Artist Profile: Florence a.k.a. Foxtrot
Words by Lauren Walker (she/her)
I first met Florence at The Foundry. She had short, bright red hair pulled up into a messy bun, wore a baggy hoodie (a brand too cool for me to identify) and flexed a funky pair of patterned flares.
I told her that I studied Art History and that I’d moved to Christchurch to work at an art gallery. Her boyfriend Fergus said, “That’s a bit of you, aye, Flo.” Florence agreed with an enthusiastic “fuck yeah!”
I didn’t know who she was then or that she even mixed. Instead, I was excited to have stumbled upon a fellow Wellingtonian. Being around Florence made Christchurch feel like home.
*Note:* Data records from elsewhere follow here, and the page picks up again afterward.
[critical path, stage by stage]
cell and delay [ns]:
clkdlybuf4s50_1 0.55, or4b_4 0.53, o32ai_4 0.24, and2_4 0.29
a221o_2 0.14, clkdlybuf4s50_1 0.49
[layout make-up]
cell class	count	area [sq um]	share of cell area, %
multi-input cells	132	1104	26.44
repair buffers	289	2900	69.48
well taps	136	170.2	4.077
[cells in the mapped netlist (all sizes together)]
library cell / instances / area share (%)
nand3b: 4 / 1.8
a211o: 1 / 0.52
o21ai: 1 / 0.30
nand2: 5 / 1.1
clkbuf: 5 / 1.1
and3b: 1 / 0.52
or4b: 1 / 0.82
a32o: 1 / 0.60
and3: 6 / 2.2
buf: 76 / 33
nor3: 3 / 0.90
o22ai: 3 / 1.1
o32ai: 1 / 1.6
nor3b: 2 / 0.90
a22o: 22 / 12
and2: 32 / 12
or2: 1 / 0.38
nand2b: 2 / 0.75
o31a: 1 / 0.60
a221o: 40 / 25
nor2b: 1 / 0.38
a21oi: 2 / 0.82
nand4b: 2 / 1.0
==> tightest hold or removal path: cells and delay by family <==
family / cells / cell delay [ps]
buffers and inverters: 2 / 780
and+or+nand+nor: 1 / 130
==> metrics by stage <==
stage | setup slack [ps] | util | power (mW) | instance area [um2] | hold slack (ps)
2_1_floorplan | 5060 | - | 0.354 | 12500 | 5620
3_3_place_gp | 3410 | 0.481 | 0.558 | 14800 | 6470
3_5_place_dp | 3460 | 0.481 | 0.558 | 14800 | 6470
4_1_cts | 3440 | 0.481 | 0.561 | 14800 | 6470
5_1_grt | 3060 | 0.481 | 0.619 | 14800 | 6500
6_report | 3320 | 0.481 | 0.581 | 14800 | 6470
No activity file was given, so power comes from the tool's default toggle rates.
--- flow/constraint.sdc ---
current_design buff_MK

set clk_period 17.3
set clk_io_pct 0.2

create_clock -name clk0 -period $clk_period [get_ports {clk}]

set non_clock_inputs [all_inputs -no_clocks]
set_input_delay [expr $clk_period * $clk_io_pct] -clock clk0 $non_clock_inputs
set_output_delay [expr $clk_period * $clk_io_pct] -clock clk0 [all_outputs]
--- flow/run.sh ---
#!/bin/bash
# OpenROAD 26Q1-2900-gdf79404cd8, Yosys 0.63+post, stock flow scripts
make -C /OpenROAD-flow-scripts/flow DESIGN_CONFIG=/design/flow/config.mk WORK_HOME=/design/flow/orfs finish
Her confident spirit commanded attention as she spoke with vigour, often referencing affairs in pop culture that I hadn’t yet caught up with.
Florence Faith Ferguson a.k.a. Foxtrot (the codeword for F in the Phonetic Alphabet) describes herself as fun, energetic, kinda childish, and hungry. She wears Doc’s with leg warmers, mesh tops, and colourful dresses. In winter you’ll find her avoiding her BSci assignments to hit the slopes skiing (she prefers snowboarding but doesn’t want to be that girl). We both have a mutual love for kombucha (a.k.a. booch), slightly uncomfortable and horrifically delightful foreign films, and a yearning to desire to be bookworms, regardless of our short attention spans. She’s completely herself—no filter. I think that’s the key as to why she’s got her name on the rise.
Florence grew up in Pōneke listening to Radioactive 88.6 and bFM. Exposed to a lot of alternative, local electronic music as a kid meant she skipped the whole cringe commercial band phase most of us went through as teens. She says she was probably the least musical person prior to DJing and couldn’t even keep in time when two-stepping: “I used to think you couldn’t be musical without playing an instrument or four. But after shifting into mixing, I would call myself musical.”
The past three years have seen Florence play to packed crowds at venues like Hyde, Flux, Club 121, Rhythm & Alps, and, later this year, Mardi Gras. I remember when she got the phone call. We were having dinner at Thai Container, sitting outside in the cool Christchurch air when she told me with a beaming smile that she’d got the call to play Mardi in Queenstown. Still not having been to one of her gigs at this point, it was then that I realised just how good she must be live. I was merely a sideline supporter who’d jumped aboard for the ride just before the catalyst had been added to the mix. I felt like I only knew half of her, the side that the gig-goers didn’t get to see.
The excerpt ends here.